Downmodulating hsa-miR-223-3p has previously been shown to increase the expression of IL-1β and IL-6 in macrophages (29). To further investigate a potential effect of increased miR-223-3p in human macrophages, we differentiated the human THP-1 cell line to assume macrophage-like characteristics and experimentally increased the intracellular hsa-miR-223-3p with a miR-mimic. The result was a significant decrease in NLRP3 in infected macrophages overexpressing hsa-miR-223-3p. We hypothesize that down-modulation of NLRP3 would inhibit inflammasome activation and potentially enhance parasite survival and growth in tissue-resident macrophages.

The current study is not the first to show a potential involvement of exosomes or miRNAs in leishmaniasis. Studies from our group and others have shown that exosomes are released from L. infantum promastigotes (11, 14, 37–39). We found that amastigotes release exosomes containing proteins that may aid in the parasite’s successful infection and survival in the host (Singh, Rodriguez, Wilson et al., under review). Host-derived exosomes have been implicated as modulators of the immune response in leishmaniasis (14, 37, 40). A few studies found evidence for individual miRNAs that might modify the immune pathogenesis of VL in dogs, mouse models, or in vitro cultured cells (27, 41, 42). These reported miRNAs did not include the miRNAs that were found to be up-regulated in exosomes from human MDMs, possibly reflecting the fact that the methods and model systems were different in each of these reports.

The most significant finding in this study of human exosomes was an increase on hsa-miR-223-3p. There is a precedent for an effect of either murine or human (hsa-) miR-223-3p on macrophage functions. Exosomes released from murine mesenchymal stem cells have been shown to influence nearby macrophages to shift toward an “M2” phenotype and promote skin wound healing, acting through murine miR-223-3p encapsulated in these exosomes (43). The exosomes released from primary human bone mesenchymal stem cells have also been shown to suppress the expression of inflammatory cytokines in THP-1 cells stimulated with LPS (17).

miR223-3p from human or murine sources is a myeloid-specific miRNA (44) that has been shown to skew macrophages to the anti-inflammatory phenotype (27, 28, 31, 32, 43, 45–47). hsa-miR-223-3p is also known to regulate the NF-κb pathway (45), a pathway that is important for initiating pro-inflammatory responses (48) and contributes to control of Leishmania spp. infections (49).

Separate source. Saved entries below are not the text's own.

This design comes from an exercise in tuning for small area and a short achievable clock period on the open sky130 flow, not from production work. Only simulation tests tie the RTL to the original design; equivalence was not proved. Power figures rest on the tool's default switching activity, not on a simulated workload.

Design ecc_rmw, start of the top module:
module ecc_rmw (
    input  wire        clk,
    input  wire        rst,           
    input  wire        in_valid,
    input  wire [71:0] in_rd_cw,      
    input  wire [63:0] in_wdata,      
    input  wire [7:0]  in_wmask,      
    input  wire [7:0]  in_wpar,       
    output reg         out_valid,
    output reg  [63:0] out_rdata,     
    output reg  [7:0]  out_rpar,      
    output reg  [7:0]  out_syndrome,  
    output reg         out_sbe,       
    output reg         out_ded,       
    output reg  [71:0] out_wr_cw,     
    output reg         out_poison     
);
For scale: about 300 flip-flops, ~310 I/O pins, about 14,000 µm² of cells after synthesis.
==> flow/config.mk <==
export PLATFORM = sky130hd
export DESIGN_NAME = ecc_rmw
export DESIGN_NICKNAME = ecc_rmw
export VERILOG_FILES = /design/flow/design.v
export SDC_FILE = /design/flow/constraint.sdc
export NUM_CORES = 4
export LEC_CHECK = 0
export ABC_AREA = 1
export CAP_MARGIN = 0
export CORE_MARGIN = 2
export CORE_UTILIZATION = 40
export SETUP_SLACK_MARGIN = 3.25
export SLEW_MARGIN = 0
==> flow/constraint.sdc <==
create_clock -name core_clock -period 5.5 [get_ports {clk}]
set_input_delay 1.1000 -clock core_clock [delete_from_list [all_inputs] [get_ports {clk}]]
set_output_delay 1.1000 -clock core_clock [all_outputs]
set_load 0.01 [all_outputs]
standard.sh (not shown) runs the stock make flow with config.mk's settings and CLKGATE_MAP_FILE= SYNTH_SCRIPT=/design/flow/synth_recipe.tcl, a recipe that flattens the netlist after the stock synthesis.
==> flow/flow/run.sh <==
#!/bin/bash
# Standard layout with plain port buffers, no CTS dummy loads.
set -euo pipefail
export BUFFER_PORTS_ARGS="-buffer_cell sky130_fd_sc_hd__buf_2"
export CTS_ARGS="-sink_clustering_enable -repair_clock_nets -dont_use_dummy_load"
bash standard.sh > standard.log 2>&1
Then changed:
==> flow/flow/run.sh (replaced) <==
#!/bin/bash
# Standard layout with plain port buffers (buf_2 on inputs, buf_1 on outputs)
# and no CTS dummy loads.
set -euo pipefail
here=$(pwd)
export BUFFER_PORTS_ARGS="-inputs -buffer_cell sky130_fd_sc_hd__buf_2"
export PRE_GLOBAL_PLACE_TCL="$here/flow/out_buffers.tcl"
export CTS_ARGS="-sink_clustering_enable -repair_clock_nets -dont_use_dummy_load"
bash standard.sh > standard.log 2>&1
==> flow/flow/out_buffers.tcl (new file) <==
buffer_ports -outputs -buffer_cell sky130_fd_sc_hd__buf_1
CAP_MARGIN = 20   (was 0)
SETUP_SLACK_MARGIN = 3.1   (was 3.25)
SLEW_MARGIN = 20   (was 0)
Outcome: The new run ran to the end with no violations; synthesized cell count stays the same; sequential share of layout area goes up by 2.7 points; setup slack loses 0.16 ns; total power goes down by 2.6%; non-clock buffer count goes down by 187; critical path depth goes up by 10; cell area goes down by 7.7%; synthesized area stays the same; routed wire length barely changes; first-iteration DRC count goes up by 5.3%.
What follows belongs to an exercise in optimizing a design on an open flow for small area; a production flow would make more cautious choices.
Only simulation tests tie the RTL to the original design; equivalence was not proved.
Power is estimated from default activity; no workload was simulated.

==> v5 <==
// lane_cur
module lane_cur (
    input                    clk,
    input                    rst,
    input                    start,
    input                    run,
    input                    three,
    input                    svm,
    input                    inv_a,
    input                    inv_b,
    input             [11:0] code_a,
    input             [11:0] code_b,
    input             [11:0] offs_a,
    input             [11:0] offs_b,
    input  signed     [17:0] iref_a,
    input  signed     [17:0] iref_b,
    input             [15:0] kpc,
    input             [15:0] kic,
    input             [14:0] vlim,
    input             [16:0] period,
    input             [11:0] minon,
    input             [11:0] minoff,
    output                   done,
    output signed     [15:0] v_a,
    output signed     [15:0] v_b,
    output signed     [15:0] v_c,
    output            [16:0] w_a,
    output            [16:0] w_b,
    output            [16:0] w_c
);
export LEC_CHECK = 0
export CAP_MARGIN = 20
export CORE_MARGIN = 2
export CORE_UTILIZATION = 40
export SLEW_MARGIN = 20
create_clock -name core_clock -period 12.0 [get_ports {clk}]
standard.sh (not shown) runs the stock make flow with config.mk's settings and CLKGATE_MAP_FILE= SYNTH_SCRIPT=/design/flow/synth_recipe.tcl, a recipe that flattens the netlist after the stock synthesis.
==> flow/flow/run.sh <==
#!/bin/bash
# The standard layout flow, with the port buffers made from the smallest
# buffer cell instead of the one buffer_ports picks by default.
export BUFFER_PORTS_ARGS="-buffer_cell sky130_fd_sc_hd__buf_1"
bash standard.sh > standard.log 2>&1
==> inputs of v14, as changes to v5 <==
--- a/flow/design.v
+++ b/flow/design.v
@@ -35,63 +35,61 @@
     wire       c0   = (cyc == 6'd0);
     wire       p0   = (cyc == 6'd17);
     wire       vcl  = (cyc == 6'd33);
     wire       w0   = (cyc == 6'd34);
     wire       w1   = (cyc == 6'd35);
     wire       w16  = (cyc == 6'd50);
     wire       wph  = (cyc >= 6'd34) & (cyc <= 6'd50);
-    wire       wsh  = (cyc >= 6'd34);
-    wire [3:0] j    = cyc[3:0];
-    assign done = three ? (cyc == 6'd52) : (cyc == 6'd51);
+    wire [3:0] j    = kph ? cyc[3:0] : cyc[3:0] - 4'd1;
+    assign done = three ? (cyc == 6'd51) : (cyc == 6'd50);
     always @(posedge clk) begin
         if (rst | done)
             cyc <= 6'd0;
         else if (act)
             cyc <= cyc + 6'd1;
     end
     reg zf;
     always @(posedge clk) begin
         if (rst)
             zf <= 1'b1;
         else if (icl)
             zf <= 1'b0;
     end
-    wire [15:0] kpr  = {kpc[14:0], kpc[15]};
-    wire kbit = kph ? kic[j] : kpr[j];
+    wire kbit = kph ? kic[j] : kpc[j];
     wire [15:0] vl16  = {1'b0, vlim};
     wire [15:0] vlor;
     wire [15:0] nvl16 = vl16 ^ vlor;
     assign vlor[0] = 1'b0;
     genvar gi;
     generate
         for (gi = 1; gi < 16; gi = gi + 1) begin : g_nvl
             assign vlor[gi] = vlor[gi-1] | vl16[gi-1];
         end
     endgenerate
     wire        z_a, z_b, r_a, r_b, d_a, d_b, sp_a, sp_b, sn_a, sn_b;
     wire [15:0] v_ra, v_rb;
-    wire [17:0] h_a, h_b;
+    wire [16:0] h_a, h_b;
     wire        mid, mid_d;
     lane_cur_ph ua (
         .clk(clk), .run(run), .three(three), .svm(svm), .zf(zf),
         .code(code_a), .offs(offs_a), .iref(iref_a), .inv(inv_a),
         .period(period), .vlim(vlim), .vl16(vl16), .nvl16(nvl16),
         .kbit(kbit),
         .kph(kph), .pph(pph), .c0(c0), .p0(p0), .icl(icl), .vcl(vcl), .w0(w0),
-        .w1(w1), .w16(w16), .wph(wph), .wsh(wsh),
+        .w1(w1), .w16(w16), .wph(wph),
         .mid(mid), .mid_d(mid_d),
         .r(r_a), .d(d_a), .v(v_ra), .h(h_a), .sp(sp_a), .sn(sn_a)
     );
     lane_cur_ph ub (
         .clk(clk), .run(run), .three(three), .svm(svm), .zf(zf),
         .code(code_b), .offs(offs_b), .iref(iref_b), .inv(inv_b),
         .period(period), .vlim(vlim), .vl16(vl16), .nvl16(nvl16),
         .kbit(kbit),
         .kph(kph), .pph(pph), .c0(c0), .p0(p0), .icl(icl), .vcl(vcl), .w0(w0),
-        .w1(w1), .w16(w16), .wph(wph), .wsh(wsh),
+        .w1(w1), .w16(w16), .wph(wph),
         .mid(mid), .mid_d(mid_d),
         .r(r_b), .d(d_b), .v(v_rb), .h(h_b), .sp(sp_b), .sn(sn_b)
     );
     wire signed [15:0] pa = v_ra;
     wire signed [15:0] pb = v_rb;
     wire        s_co, ab_co, t1_co, t2_co;
     lane_cur_cry #(15) u_ss (.a(pa[14:0]), .b(pb[14:0]), .ci(1'b0), .co(s_co));
@@ -110,15 +108,15 @@
             selc = sge ? (t1 ? 2'd2 : 2'd1) : (t2 ? 2'd0 : 2'd2);
         else
             selc = sge ? (t2 ? 2'd2 : 2'd0) : (t1 ? 2'd1 : 2'd2);
     end
     reg [1:0] sel;
     always @(posedge clk)
         if (w0) sel <= selc;
-    reg  ccy, cseen, d_c, cy_c, lz_c, sp_c, sn_c, zd_c;
+    reg  ccy, cseen, d_c, cy_c, lz_c, sp_c, sn_c;
     wire ccy_i   = ~w0 & ccy;
     wire cseen_i = ~w0 & cseen;
     wire csum    = r_a ^ r_b ^ ccy_i;
     wire c_k     = csum ^ cseen_i;
     assign mid   = (sel == 2'd0) ? r_a : (sel == 2'd1) ? r_b : c_k;
     assign mid_d = (sel == 2'd0) ? d_a : (sel == 2'd1) ? d_b : d_c;
     wire mm_c   = ~svm | mid;
@@ -131,28 +129,25 @@
     wire bm_c   = three & wph & ~w0 & (z_c ^ w16);
     always @(posedge clk) begin
         ccy   <= (r_a & r_b) | (r_a & ccy_i) | (r_b & ccy_i);
         cseen <= cseen_i | csum;
         d_c   <= c_k;
         cy_c  <= cy17_c;
         lz_c  <= w0 | (lz_c & ~z_c);
-        zd_c  <= z_c;
-        if (w16) begin
-            sp_c <= three & ~y17_c & (y16_c | z_c);
-            sn_c <= three & y17_c & ~(y16_c & z_c & ~lz_c);
-        end
+        sp_c  <= w16 & three & ~y17_c & (y16_c | z_c);
+        sn_c  <= w16 & three & y17_c & ~(y16_c & z_c & ~lz_c);
     end
-    reg  [17:0] h_c;
+    reg  [16:0] h_c;
     reg  [15:0] v_rc;
-    wire [17:0] hc_in = w0 ? 18'd0 : h_c;
-    wire [18:0] tc;
-    lane_cur_add #(18) u_tc (.a(hc_in), .b(bm_c ? {period, 1'b0} : 18'd0), .ci(1'b0), .s(tc[17:0]), .co(tc[18]));
+    wire [16:0] hc_in = w0 ? 17'd0 : h_c;
+    wire [17:0] tc;
+    lane_cur_add #(17) u_tc (.a(hc_in), .b(bm_c ? period : 17'd0), .ci(1'b0), .s(tc[16:0]), .co(tc[17]));
     always @(posedge clk) begin
-        h_c  <= tc[18:1];
-        v_rc <= {three & zd_c, v_rc[15:1]};
+        h_c  <= tc[17:1];
+        v_rc <= {three & z_c, v_rc[15:1]};
     end
     wire [16:0] pm;
     wire        pm_co;
     lane_cur_add #(17) u_pm (.a(period), .b(~{5'd0, minoff}), .ci(1'b1), .s(pm), .co(pm_co));
     wire        dlt   = period[16] & (period[15:0] != 16'd0);
     wire [16:0] pbw;
     wire [16:0] pdec;
@@ -166,51 +161,42 @@
             assign pbw[gi]  = ~period[gi] & pbw[gi-1];
         end
     endgenerate
     wire        mo_gt = (minoff[11:1] != 11'd0) | (minoff[0] & ~dlt);
     wire [16:0] psp   = mo_gt ? pm : pdec;
     wire        snb   = period[16] & (minon[11:1] == 11'd0);
     wire        lo_a, lo_b, lo_c, hi_a, hi_b, hi_c;
-    lane_cur_cry #(12) u_loa (.a(h_a[12:1]), .b(~minon), .ci(1'b1), .co(lo_a));
-    lane_cur_cry #(12) u_lob (.a(h_b[12:1]), .b(~minon), .ci(1'b1), .co(lo_b));
-    lane_cur_cry #(12) u_loc (.a(h_c[12:1]), .b(~minon), .ci(1'b1), .co(lo_c));
-    lane_cur_cry #(17) u_hia (.a(h_a[17:1]), .b(~pm), .ci(1'b0), .co(hi_a));
-    lane_cur_cry #(17) u_hib (.a(h_b[17:1]), .b(~pm), .ci(1'b0), .co(hi_b));
-    lane_cur_cry #(17) u_hic (.a(h_c[17:1]), .b(~pm), .ci(1'b0), .co(hi_c));
-    reg         zr_a, zr_b, zr_c, hr_a, hr_b, hr_c;
-    always @(posedge clk) begin
-        zr_a <= ~lo_a & (h_a[17:13] == 5'd0);
-        zr_b <= ~lo_b & (h_b[17:13] == 5'd0);
-        zr_c <= ~lo_c & (h_c[17:13] == 5'd0);
-        hr_a <= hi_a;
-        hr_b <= hi_b;
-        hr_c <= hi_c;
-    end
-    function automatic [16:0] lim(input [16:0] w, input zr, input hi,
+    lane_cur_cry #(12) u_loa (.a(h_a[11:0]), .b(~minon), .ci(1'b1), .co(lo_a));
+    lane_cur_cry #(12) u_lob (.a(h_b[11:0]), .b(~minon), .ci(1'b1), .co(lo_b));
+    lane_cur_cry #(12) u_loc (.a(h_c[11:0]), .b(~minon), .ci(1'b1), .co(lo_c));
+    lane_cur_cry #(17) u_hia (.a(h_a), .b(~pm), .ci(1'b0), .co(hi_a));
+    lane_cur_cry #(17) u_hib (.a(h_b), .b(~pm), .ci(1'b0), .co(hi_b));
+    lane_cur_cry #(17) u_hic (.a(h_c), .b(~pm), .ci(1'b0), .co(hi_c));
+    function automatic [16:0] lim(input [16:0] w, input lo, input hi,
                                   input sp, input sn);
         if (sp)
             lim = psp;
         else if (sn)
             lim = {16'd0, snb};
-        else if (zr)
+        else if (~lo & (w[16:12] == 5'd0))
             lim = 17'd0;
         else if (hi)
             lim = pm;
         else
             lim = w;
     endfunction
     function automatic [15:0] vsat(input [15:0] v, input sp, input sn);
         vsat = sp ? 16'h7FFF : sn ? 16'h8001 : v;
     endfunction
     assign v_a = vsat(v_ra, sp_a, sn_a);
     assign v_b = vsat(v_rb, sp_b, sn_b);
     assign v_c = vsat(v_rc, sp_c, sn_c);
-    assign w_a = lim(h_a[16:0], zr_a, hr_a, sp_a, sn_a);
-    assign w_b = lim(h_b[16:0], zr_b, hr_b, sp_b, sn_b);
-    assign w_c = lim(h_c[16:0], zr_c, hr_c, sp_c, sn_c);
+    assign w_a = lim(h_a, lo_a, hi_a, sp_a, sn_a);
+    assign w_b = lim(h_b, lo_b, hi_b, sp_b, sn_b);
+    assign w_c = lim(h_c, lo_c, hi_c, sp_c, sn_c);
 endmodule
 module lane_cur_ph (
     input                clk,
     input                run,
     input                three,
     input                svm,
     input                zf,
@@ -229,84 +215,80 @@
     input                p0,
     input                icl,
     input                vcl,
     input                w0,
     input                w1,
     input                w16,
     input                wph,
-    input                wsh,
     input                mid,
     input                mid_d,
     output               r,
     output reg           d,
     output reg    [15:0] v,
-    output        [17:0] h,
+    output        [16:0] h,
     output reg           sp,
     output reg           sn
 );
     wire [11:0] dis;
     wire        dco;
     lane_cur_add #(12) u_di (.a(code), .b(~offs), .ci(1'b1), .s(dis), .co(dco));
     wire [12:0] di = {~dco, dis};
     wire [12:0] dx = di ^ {13{~inv}};
     wire [18:0] e;
     wire        ec13, eco;
     lane_cur_add #(13) u_e (.a(iref[12:0]), .b(dx), .ci(~inv), .s(e[12:0]), .co(ec13));
     lane_cur_sxt #(6) u_ex (.a({iref[17], iref[17:13]}), .b(dx[12]), .ci(ec13), .s(e[18:13]));
     reg  signed [23:0] hr;      
     reg         [23:0] ii;      
-    assign h = hr[17:0];
+    assign h = hr[16:0];
     wire [26:0] zv   = {hr[18:0], v[15:8]};
     wire        zhz  = (zv[25:15] == 11'd0);
     wire        zho  = (zv[25:15] == 11'h7ff);
     wire        gco, lco;
     lane_cur_cry #(15) u_gt (.a(zv[14:0]), .b(~vlim), .ci(icl & (v[7:0] != 8'd0)), .co(gco));
     lane_cur_cry #(15) u_lt (.a(zv[14:0]), .b(vlim), .ci(1'b0), .co(lco));
     wire        sh   = ~zv[26] & (~zhz | gco);
     wire        sl   = zv[26] & (~zho | ~lco);
     wire [23:0] inew = ~run ? 24'd0 : sh ? {vl16, 8'd0} : sl ? {nvl16, 8'd0}
                                          : {hr[7:0], v[15:0]};
     wire        inj  = c0 | p0 | w0;
     wire [23:0] x24  = ii & {24{(c0 | p0) & ~zf}};
     wire [24:0] hin  = inj ? {x24[23], x24} : {hr[23], hr};
     wire pi  = kph | pph;
-    reg  s, cy, lz, zd;
+    reg  s, cy, lz;
     assign r = w16 ? d : v[0];
     wire xx   = three ? d : d ^ s;
     wire mm   = three ? (~svm | mid) : ~s;
     wire cyi  = w1 ? (~three | ~svm | mid_d) : cy;
     wire z    = xx ^ mm ^ cyi;
     wire cy17 = (xx & mm) | (xx & cyi) | (mm & cyi);
     wire y16  = r ^ mm ^ cy17;
     wire cy18 = (r & mm) | (r & cy17) | (mm & cy17);
     wire y17  = r ^ mm ^ cy18;
-    wire bm   = wph & ~w0 & (w16 ? three & ~z : z);
+    wire bm   = wph & ~w0 & (z ^ w16);
     wire signed [24:0] op2 = pi ? (kbit ? {{6{e[18]}}, e} : 25'sd0)
-                                : (bm ? {7'd0, period, 1'b0} : 25'sd0);
+                                : (bm ? {8'd0, period} : 25'sd0);
     wire [24:0] t;
     wire        tc19;
     lane_cur_add #(19) u_t (.a(hin[18:0]), .b(op2[18:0]), .ci(1'b0), .s(t[18:0]), .co(tc19));
     lane_cur_sxt #(6) u_tx (.a(hin[24:19]), .b(op2[18]), .ci(tc19), .s(t[24:19]));
     always @(posedge clk) begin
         hr <= t[24:1];
         if (vcl)
             v <= ~run ? 16'd0 : sh ? vl16 : sl ? nvl16 : zv[15:0];
         else
-            v <= {wsh ? (three ? zd : d) : t[0], v[15:1]};
+            v <= {wph ? (three ? z : v[0]) : t[0], v[15:1]};
         if (icl)
             ii <= inew;
         if (w0) s <= v[15];
         d  <= r;
         cy <= cy17;
         lz <= w0 | (lz & ~z);
-        zd <= z;
-        if (w16) begin
-            sp <= three & ~y17 & (y16 | z);
-            sn <= three & y17 & ~(y16 & z & ~lz);
-        end
+        sp <= w16 & three & ~y17 & (y16 | z);
+        sn <= w16 & three & y17 & ~(y16 & z & ~lz);
     end
 endmodule
 module lane_cur_add #(parameter W = 8) (
     input  [W-1:0] a,
     input  [W-1:0] b,
     input          ci,
     output [W-1:0] s,
==> flow/run.sh (new file) <==
#!/bin/bash
# synth_recipe.tcl (not shown) runs the flow's synth.tcl, then flattens the netlist and writes it again
# the make line also repeats each setting of config.mk as NAME=value (left out here)
make -C /OpenROAD-flow-scripts/flow DESIGN_CONFIG=/design/flow/config.mk WORK_HOME=/design/flow/orfs CLKGATE_MAP_FILE= SYNTH_SCRIPT=/design/flow/synth_recipe.tcl finish
removed: flow/flow/run.sh
removed: flow/standard.sh
==> key figures <==
Status
  • Status: finished clean

Worst setup path
  • Critical path's most frequent cell: fa_2

Global route
  • Vias in the first global route: approximately 16000
  • Global-route wire length before repair: around 99000 um

Floorplanning
  • Tap Cells: ~540

CTS
  • # resized after CTS: between 100 and 150
  • Post-CTS Setup Inserts: 8

Layout
  • Fin util: 51.0%
  • Commonest non-fill, non-tap cell in the layout: clkdlybuf4s50_1
  • Final non-filler cell total: ~2800

Synthesis
  • Xor/xnor share of the synthesized area: 3.06%
  • Sequential area share after synthesis: between 20% and 30%

Timing
  • Final period util: 98.4%
  • Minimum clock period after layout: about 12 ns

Power and ir drop
  • Switching power: 2090 uW

Placed design
  • Area after DPL: ~21000 um2
Source of the figures above: v14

Consistent with our observations in this study of human cells, miR-223-3p has been shown to target and negatively regulate the expression of NLRP3 inflammasome in murine as well as human systems (30, 32, 45, 50). There are studies showing both a protective and a pathologic effect of NLRP3 activation in mouse models of leishmaniasis (51, 52). NLRP3 is activated in lesions of studies of humans with cutaneous leishmaniasis (53, 54), whereas in a study of murine macrophages. L. donovani was found to inhibit NLRP3 as a protective strategy against intracellular killing (51). Our findings are more consistent with a protective effect of NLRP3 against L. infantum infection of macrophages. Whether there are differences in the roles of NLRP3 cutaneous versus visceral leishmaniasis is an issue that remains to be resolved.

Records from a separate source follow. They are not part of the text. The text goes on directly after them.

This is an optimization exercise on Yosys and OpenROAD, whose aim is small area, not a production implementation. At most, simulation tests tie the RTL to the original design; equivalence was not proved. Function not checked in run 3: the RTL went through the layout flow alone. Power is estimated from default activity; no workload was simulated.

==> flow/design.v <==
module sns_slot (
    input  wire        clk,
    input  wire        rst,
    input  wire        v,           
    input  wire        b,           
    input  wire        te,          
    input  wire        p0,          
    input  wire [11:0] wa,          
    input  wire [11:0] wb,
    input  wire [10:0] wc,
    input  wire [3:0]  wx,          
    input  wire [2:0]  wy,
    input  wire        en,
    input  wire        fen,
    input  wire [15:0] onn,         
    output wire [17:0] c3,          
    output wire        pres,        
    output wire        ovr,
    output wire        fv,          
    output wire [15:0] ff,          
    output wire        stuck
);
    function [32:0] rca;
        input [32:0] x;
        input [32:0] y;
        input        c0;
        integer      i;
        reg          c;
        begin
            c = c0;
            for (i = 0; i < 33; i = i + 1) begin
                rca[i] = x[i] ^ y[i] ^ c;
                c      = (x[i] & y[i]) | (c & (x[i] ^ y[i]));
            end
        end
    endfunction
    reg  [17:0] A, B;
    reg  [15:0] C;
    wire [17:0] sA, sB;
    wire [15:0] sC;
    assign sA = rca(A, {6'd0, wa & {12{b}}}, 1'b0);
    assign sB = rca(B, {6'd0, wb & {12{b}}}, 1'b0);
    assign sC = rca(C, {5'd0, wc & {11{b}}}, 1'b0);
    always @(posedge clk) begin
        A <= te ? sB : sA;
        B <= te ? {2'd0, sC} : sB;
        C <= (te | rst) ? 16'd0 : sC;
    end
    assign c3 = sA;
    reg  [6:0] X;
    reg  [4:0] Y;
    wire [6:0] xb = p0 ? {2'd0, Y} : X;
    wire [6:0] sX;
    wire [4:0] sY;
    assign sX = rca(xb, {3'd0, wx & {4{b}}}, 1'b0);
    assign sY = rca(Y, {2'd0, wy & {3{b}}}, 1'b0);
    always @(posedge clk) begin
        X <= sX;
        Y <= p0 ? 5'd0 : sY;
    end
    reg        P;
    reg  [7:0] F;
    reg        last;
    wire       same  = (b == last);
    wire [3:0] lo_i  = rca(F[3:0], 4'd0, 1'b1);
    wire [4:0] hi_i  = rca(F[7:4], 4'd0, P | (same & (&F[3:0])));
    wire [3:0] lo_n  = same ? lo_i : 4'd1;
    wire [7:0] run_n = same ? (F[7] ? F : {hi_i[3:0], lo_i}) : 8'd1;    
    wire       r128  = ~P & run_n[7];
    wire       r32   = ~P & (|run_n[7:5]);
    wire       okful = P & (hi_i[3:0] == 4'd15);                       
    wire       P_n   = P ? ~okful : (F[7] & ~same);
    wire [7:0] F_n   = P ? (okful ? {4'd0, lo_n} : {hi_i[3:0], lo_n}) :
                       ((F[7] & ~same) ? 8'h11 : run_n);
    reg        s128, s32;
    reg  [2:0] e;
    reg  [1:0] d;
    always @(posedge clk) begin
        if (v)
            last <= b;
        if (rst) begin
            P    <= 1'b1;
            F    <= 8'd0;
            s128 <= 1'b0;
            s32  <= 1'b0;
            e    <= 3'd4;
            d    <= 2'd0;
        end else if (v) begin
            P <= P_n;
            F <= F_n;
            if (te) begin
                s128 <= 1'b0;
                s32  <= 1'b0;
                e    <= (s128 | r128) ? 3'd4 : ((e == 3'd0) ? 3'd0 : e - 3'd1);
                d    <= (s32 | r32) ? 2'd3 : ((d == 2'd0) ? 2'd0 : d - 2'd1);
            end else begin
                s128 <= s128 | r128;
                s32  <= s32 | r32;
            end
        end
    end
    assign stuck = ~P & F[7];
    assign pres  = en & (e == 3'd0);
    assign ovr   = pres & (d != 2'd0);
    wire        wrap = ~(|onn);
    wire [16:0] nn   = {wrap, onn};
    wire [7:0]  shi;
    assign shi = rca({1'b0, X}, {1'b0, nn[16:10]}, 1'b0);
    wire [17:0] S    = {shi, nn[9:0]};
    wire        lo   = (S[17:15] == 3'b000);
    wire        hi   = S[17] | (S[16] & S[15]);
    wire [15:0] fs   = lo ? 16'h8000 : (hi ? 16'h7FFF : S[15:0]);
    assign fv = en & fen & ~P & ~F[7];
    assign ff = fv ? fs : 16'd0;
endmodule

During the present study we selected a single transcript and showed it was modified by a single miRNA. However, miRNAs often have a subtle effect on individual transcripts which might not be detected experimentally, but they may have major effects on pathways since they can target several mRNAs in the pathway. Furthermore, up-regulated miRNAs can act synergistically and contribute to an overall modulation of a response pathway. It is likely that miR-223 has a wider effect on inflammasomes and inflammatory responses than we document here, as indicate by other studies (27).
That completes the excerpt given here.